Work to be completed: Copy exactly the lines of the records below, and only those lines, beginning with the line that contains "reg_mem3=reg_mem[3];" and ending with the line that contains "reg_mem14=reg_mem[14];".

Given records:

----

--- flow/run.sh ---
#!/bin/bash
# OpenROAD 26Q1-2900-gdf79404cd8, Yosys 0.63+post, stock flow scripts
make -C /OpenROAD-flow-scripts/flow DESIGN_CONFIG=/design/flow/config.mk WORK_HOME=/design/flow/orfs finish
--- flow/config.mk ---
export PLATFORM = sky130hd
export DESIGN_NAME = decode_ins
export DESIGN_NICKNAME = decode_ins
export VERILOG_FILES = /design/flow/design.v
export SDC_FILE = /design/flow/constraint.sdc
export NUM_CORES = 4
export LEC_CHECK = 1
export CORE_AREA = 10 10 472 472
export DIE_AREA = 0 0 482 482
--- flow/constraint.sdc ---
current_design decode_ins

set clk_period 1.0
set clk_io_pct 0.2

create_clock -name clk0 -period $clk_period

set non_clock_inputs [all_inputs -no_clocks]
set_input_delay [expr $clk_period * $clk_io_pct] -clock clk0 $non_clock_inputs
set_output_delay [expr $clk_period * $clk_io_pct] -clock clk0 [all_outputs]
--- flow/design.v ---
`timescale 1ns / 1ps
module decode_ins(clk, cnd, icode, rA, rB, valA, valB, vflag, valE, valM, reg_mem0, reg_mem1, reg_mem2, reg_mem3, reg_mem4, reg_mem5, reg_mem6, reg_mem7, reg_mem8, reg_mem9, reg_mem10, reg_mem11, reg_mem12, reg_mem13, reg_mem14); 
  input clk;
  input cnd;
  input [3:0] icode;
  input [3:0] rA;
  input [3:0] rB;
  output reg [63:0] valA;
  output reg [63:0] valB;
  output reg vflag;
  output reg [63:0] valE;
  output reg [63:0] valM;
  output reg [63:0] reg_mem0;
  output reg [63:0] reg_mem1;
  output reg [63:0] reg_mem2;
  output reg [63:0] reg_mem3;
  output reg [63:0] reg_mem4;
  output reg [63:0] reg_mem5;
  output reg [63:0] reg_mem6;
  output reg [63:0] reg_mem7;
  output reg [63:0] reg_mem8;
  output reg [63:0] reg_mem9;
  output reg [63:0] reg_mem10;
  output reg [63:0] reg_mem11;
  output reg [63:0] reg_mem12;
  output reg [63:0] reg_mem13;
  output reg [63:0] reg_mem14;
  reg [63:0] reg_mem[0:14];
  initial begin
	reg_mem[0]=64'd0;
    reg_mem[1]=64'd1;
    reg_mem[2]=64'd2;
    reg_mem[3]=64'd3;
    reg_mem[4]=64'd4;
    reg_mem[5]=64'd5;
    reg_mem[6]=64'd6;
    reg_mem[7]=64'd7;
    reg_mem[8]=64'd8;
    reg_mem[9]=64'd9;
    reg_mem[10]=64'd10;
    reg_mem[11]=64'd11;
    reg_mem[12]=64'd12;
    reg_mem[13]=64'd13;
    reg_mem[14]=64'd14;
  end
  always@(*)
  begin
	vflag=0;
    if(icode==4'b0010) 
    begin
      valA=reg_mem[rA];
    end
    else if(icode==4'b0100) 
    begin
      valA=reg_mem[rA];
      valB=reg_mem[rB];
	  vflag=1;
    end
    else if(icode==4'b0101) 
    begin
      valB=reg_mem[rB];
    end
    else if(icode==4'b0110) 
    begin
      valA=reg_mem[rA];
      valB=reg_mem[rB];
	  vflag=1;
    end
    else if(icode==4'b1000) 
    begin
      valB=reg_mem[4];  
    end
    else if(icode==4'b1001) 
    begin
      valA=reg_mem[4];  
      valB=reg_mem[4];  
	  vflag=1;
    end
    else if(icode==4'b1010) 
    begin
      valA=reg_mem[rA];
      valB=reg_mem[4];  
	  vflag=1;
    end
    else if(icode==4'b1011) 
    begin
      valA=reg_mem[4];  
      valB=reg_mem[4];  
	  vflag=1;
    end
    reg_mem0=reg_mem[0];
    reg_mem1=reg_mem[1];
    reg_mem2=reg_mem[2];
    reg_mem3=reg_mem[3];
    reg_mem4=reg_mem[4];
    reg_mem5=reg_mem[5];
    reg_mem6=reg_mem[6];
    reg_mem7=reg_mem[7];
    reg_mem8=reg_mem[8];
    reg_mem9=reg_mem[9];
    reg_mem10=reg_mem[10];
    reg_mem11=reg_mem[11];
    reg_mem12=reg_mem[12];
    reg_mem13=reg_mem[13];
    reg_mem14=reg_mem[14];
	$display("reg%d=%x, reg%d=%x", rA, reg_mem[rA], rB, reg_mem[rB]);
  end
endmodule
**design/flow/run.sh**
```bash
#!/bin/bash
# OpenROAD 26Q1-2900-gdf79404cd8, Yosys 0.63+post, stock flow scripts
make -C /OpenROAD-flow-scripts/flow DESIGN_CONFIG=/design/flow/config.mk WORK_HOME=/design/flow/orfs finish
```
**design/flow/config.mk**
```make
export PLATFORM = sky130hd
export DESIGN_NAME = up_down_counter
export DESIGN_NICKNAME = up_down_counter
export VERILOG_FILES = /design/flow/design.v
export SDC_FILE = /design/flow/constraint.sdc
export NUM_CORES = 4
export LEC_CHECK = 1
export CORE_AREA = 10 10 70 70
export DIE_AREA = 0 0 80 80
```
**design/flow/constraint.sdc**
```tcl
current_design up_down_counter

set clk_period 1.8
set clk_io_pct 0.2

create_clock -name clk0 -period $clk_period [get_ports {clk}]

set non_clock_inputs [all_inputs -no_clocks]
set_input_delay [expr $clk_period * $clk_io_pct] -clock clk0 $non_clock_inputs
set_output_delay [expr $clk_period * $clk_io_pct] -clock clk0 [all_outputs]
```
**design/flow/design.v**
```verilog
module up_down_counter #(
    parameter N = 4
) (
    input  logic         clk,
    input  logic         en_b,
    input  logic         load_b,
    input  logic         up,
    input  logic [N-1:0] load_in,
    output logic [N-1:0] q,
    output logic         rco_b
);
    always_ff @(posedge clk) begin
        if (~en_b) begin
            if (load_b) begin
                q <= up ? q + 1 : q - 1;
            end
            else begin
                q <= load_in;
            end
        end
    end
    assign rco_b = ~((up & (&q)) | (~up & ~(|q)));
endmodule
```
==> out/metrics.yaml <==
required_ns: 1.44
top_register: "q"
cts_tree: "done"
timing.slew.headroom: 0.865
worstMarginPinSlew_ns: 0.202
ys_types: 17
xor_share: 0.0619
fin_crit_ns: 1.75
p_clk_frac: 0.313
wl_um: 875
setup_violations: 0
swShare: 0.246
avgSynthCellArea_um2: 10.9
root_buffer: "clkbuf_4"
die_h_um: 80
grtUsageTotal: 0.0275
fill_cells: 392
drc_errors: 0
h-tree-depth: 1
warnings: 26
crit_end: "rco_b"
vias: 298
placed_cell_area_um2: 505
topCellsByArea: "edfxtp_1, ha_1, fa_1"
cts_buffers: 3
p_leak_nw: 0.216
fin_tns_setup_ns: 0
synthCells: 26
syn_to_final_growth_pct: 92.9
layout_top_cell: "clkdlybuf4s50_1"
synthSimpleGateAreaFrac: 0.142
hp-class: "flip-flop to flip-flop"
cp_max_fo: 3
cts.sinks: 4
grt_first_pass_wirelength_um: 1380
antenna_found_initial: 0
drive_gt1_frac: 0.327
vias_per_cell: 3.14
critPathLaunchType: "flip-flop"
reg_top3: "q (4)"
place_congestion: 0.792
reg2reg_slack_ns: 0.09
clkSlewWorstSetupHoldPaths_ns: 0.04
grt_pass1_vias: 350
overflow: 0
stdcell_area_um2: 546
cap_violations: 0
status: "finished clean"
antenna_cells: 0
initial_core_util: 0.0828
synth_flops: 4
critPathKind: "flip-flop to output port"
pwr-share-comb: 0.340
ys_chip_area_um2: 283
reg2reg_from: "q[1]"
seq_area_frac_synth: 0.425
peakVddDrop_uv: 322
arrival_ns: 1.39
first_pass_iters: 3
yosys.area_share.aoi: 0.133
grt_setup_unrepaired: "yes"
largest_register_ff_count: 4
ff2ff_path_depth: 6
top_area_cell: "edfxtp_1"
p_switching_w: 0.0000874
dieWidth_um: 80
dp_hpwl_um: 728
yosys-stat-cells: 26
fin_worst_skew_ns: 0.00134
yosys_warnings: 1
io_pins: 13
synth_area_um2: 283
period_used_share: 0.974
grt_max_degree: 6
initialDrtViolationCount: 11
cts-hold-fix-buffers: 0
p_seq_frac: 0.347
core_um2: 3420
crit_path_start: "q[1]"
die_area_um2: 6400
final_antenna_net_count: 0
p_int_w: 0.000268
slew_viol_final: 0
lay_top_cells: "clkdlybuf4s50_1, buf_4, edfxtp_1"
power.density_nw_per_um2: 652
clock_path_buffers: 2
worstSkewPairLatency_ns: 0.24
hold_viol_final: 0
crit-reg2reg-capture: "q[3]"
synth.logic.top_family: "adder cells"
fmax_mhz: 570
synth_top_area_share: 0.425
synthAdderAreaFrac: 0.159
critPathCaptureType: "output port"
rows: 21
synthMuxAreaShare: 0.0398
wl_per_cell_um: 9.21
io_buffer_count: 12
[final cells by class]
| cell class | count | area (um^2) | share of cell area |
|---|---|---|---|
| Clock buffer | 3 | 22.5 | 0.0413 |
| Sequential cell | 4 | 120 | 0.220 |
| Multi-Input combinational cell | 19 | 160 | 0.294 |
| Inverter | 3 | 11.3 | 0.0206 |
| Timing Repair Buffer | 20 | 174 | 0.319 |
| Tap cell | 46 | 57.6 | 0.106 |
[routing by layer]
| layer | track usage | vias to the layer above | part of all wire |
|---|---|---|---|
| met5 | 0.00833 | - | 0 |
| met4 | 0.00352 | 0 | 0.0091 |
| met3 | 0.0352 | 2 | 0.21 |
| met2 | 0.0361 | 22 | 0.40 |
| met1 | 0.0263 | 131 | 0.38 |
| li1 | - | 143 | - |
[logic make-up after synthesis]
kind of cell,Yosys count
and+or+nand+nor,7
AOI/OAI and AO/OA,6
adders and majority gates,3
muxes,1
DFF,4
buffers and inverters,3
xor gates and xnor gates,2
[power groups by stage]
stage     Combinational [W]  Clock, W  Sequential [W]
5_1_grt            0.000134  0.000121        0.000125
6_report           0.000121  0.000111        0.000123
4_1_cts            0.000120  0.000116        0.000123
[how the worst min path moves through the flow]
stage         start    to  slack [ns]  cells after the start
CTS            q[0]  q[0]        0.71                      2
global route   q[0]  q[0]        0.78                      2
finish         q[0]  q[0]        0.73                      2
[stage by stage]
stage                     setup slack (ns)  power, W  cells  hold WS, ns  utilization
after floorplan                      0.295  0.000166     26        0.551            -
after global placement              -0.418  0.000231     90        0.699        0.148
after detailed placement            -0.431  0.000236     90        0.706        0.148
after CTS                           0.0183  0.000359     95        0.711        0.158
after global routing               -0.0136  0.000380     95        0.779        0.160
final                               0.0462  0.000355     95        0.730        0.160
[synth_stat cells (all sizes together)]
master  n
a211o   1
a211oi  1
a21oi   2
a31oi   1
and3    1
and4    1
edfxtp  4
fa      1
ha      2
inv     3
mux2    1
nand2   1
nand3   1
nor2    2
o21ai   1
or4     1
xnor2   2
[worst max-delay path, cell delays in order, from the launching register on]
cell	delay [ns]
edfxtp_1	0.41
or4_1	0.49
nor2_1	0.10
a31oi_1	0.05
buf_2	0.12
[what timing repair did]
item / 4_1_cts / 5_1_grt
setup endpoints to repair: 3 / 2
setup buffers: 2 / 0
resized: 5 / 1
pin swaps: 2 / 2
No activity file was given, so power comes from the tool's default toggle rates.
### config.mk
export PLATFORM = sky130hd
export DESIGN_NAME = record
export DESIGN_NICKNAME = record
export VERILOG_FILES = /design/flow/design.v
export SDC_FILE = /design/flow/constraint.sdc
export NUM_CORES = 4
export LEC_CHECK = 1
export CORE_AREA = 10 10 106 106
export DIE_AREA = 0 0 116 116
### constraint.sdc
current_design record

set clk_period 1.9
set clk_io_pct 0.2

create_clock -name clk0 -period $clk_period [get_ports {clk_count}]

set non_clock_inputs [all_inputs -no_clocks]
set_input_delay [expr $clk_period * $clk_io_pct] -clock clk0 $non_clock_inputs
set_output_delay [expr $clk_period * $clk_io_pct] -clock clk0 [all_outputs]
### design.v
module record(
	input clk_count,rst_n,true,false,
	input en_s0,en_s1,en_s2,en_s3,
	output reg zd_r,
	output reg [1:0] EDA_ps0,EDA_ps1,EDA_ps2,EDA_ps3,
	output reg [3:0] EDA_fs0,EDA_fs1,EDA_fs2,EDA_fs3
);
reg [3:0] EDA_f0,EDA_f1,EDA_f2,EDA_f3;
always @ (posedge clk_count) begin
	if (!rst_n) begin
		EDA_f0=4'b0000;EDA_f1=4'b0000;EDA_f2=4'b0000;EDA_f3=4'b0000;zd_r<=0;
		EDA_ps0=2'b00;EDA_ps1=2'b01;EDA_ps2=2'b10;EDA_ps3=2'b11;
		end
	else begin
		if ((en_s0 == 1)&(en_s1 == 0)&(en_s2 == 0)&(en_s3 == 0)&(true == 1)&(false == 0)) begin EDA_f0=EDA_f0+6'b000001;zd_r<=1; end			 
		else if ((en_s0 == 0)&(en_s1 == 1)&(en_s2 == 0)&(en_s3 == 0)&(true == 1)&(false == 0)) begin EDA_f1=EDA_f1+6'b000001;zd_r<=1; end	 
		else if ((en_s0 == 0)&(en_s1 == 0)&(en_s2 == 1)&(en_s3 == 0)&(true == 1)&(false == 0)) begin EDA_f2=EDA_f2+6'b000001;zd_r<=1; end	 
		else if ((en_s0 == 0)&(en_s1 == 0)&(en_s2 == 0)&(en_s3 == 1)&(true == 1)&(false == 0)) begin EDA_f3=EDA_f3+6'b000001;zd_r<=1; end	 
		else if ((en_s0 == 1)&(en_s1 == 0)&(en_s2 == 0)&(en_s3 == 0)&(true == 0)&(false == 1)) begin EDA_f0=EDA_f0+6'b000000;zd_r<=1; end	 
		else if ((en_s0 == 0)&(en_s1 == 1)&(en_s2 == 0)&(en_s3 == 0)&(true == 0)&(false == 1)) begin EDA_f1=EDA_f1+6'b000000;zd_r<=1; end	 
		else if ((en_s0 == 0)&(en_s1 == 0)&(en_s2 == 1)&(en_s3 == 0)&(true == 0)&(false == 1)) begin EDA_f2=EDA_f2+6'b000000;zd_r<=1; end	 
		else if ((en_s0 == 0)&(en_s1 == 0)&(en_s2 == 0)&(en_s3 == 1)&(true == 0)&(false == 1)) begin EDA_f3=EDA_f3+6'b000000;zd_r<=1; end	 
		else begin EDA_f0=EDA_f0+6'b000000;EDA_f1=EDA_f1+6'b000000;EDA_f2=EDA_f2+6'b000000;EDA_f3=EDA_f3+6'b000000;zd_r<=0; end					 
		EDA_fs0=EDA_f0; EDA_fs1=EDA_f1; EDA_fs2=EDA_f2; EDA_fs3=EDA_f3;
	end
end
endmodule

----

Output of the exercise:
    reg_mem3=reg_mem[3];
    reg_mem4=reg_mem[4];
    reg_mem5=reg_mem[5];
    reg_mem6=reg_mem[6];
    reg_mem7=reg_mem[7];
    reg_mem8=reg_mem[8];
    reg_mem9=reg_mem[9];
    reg_mem10=reg_mem[10];
    reg_mem11=reg_mem[11];
    reg_mem12=reg_mem[12];
    reg_mem13=reg_mem[13];
    reg_mem14=reg_mem[14];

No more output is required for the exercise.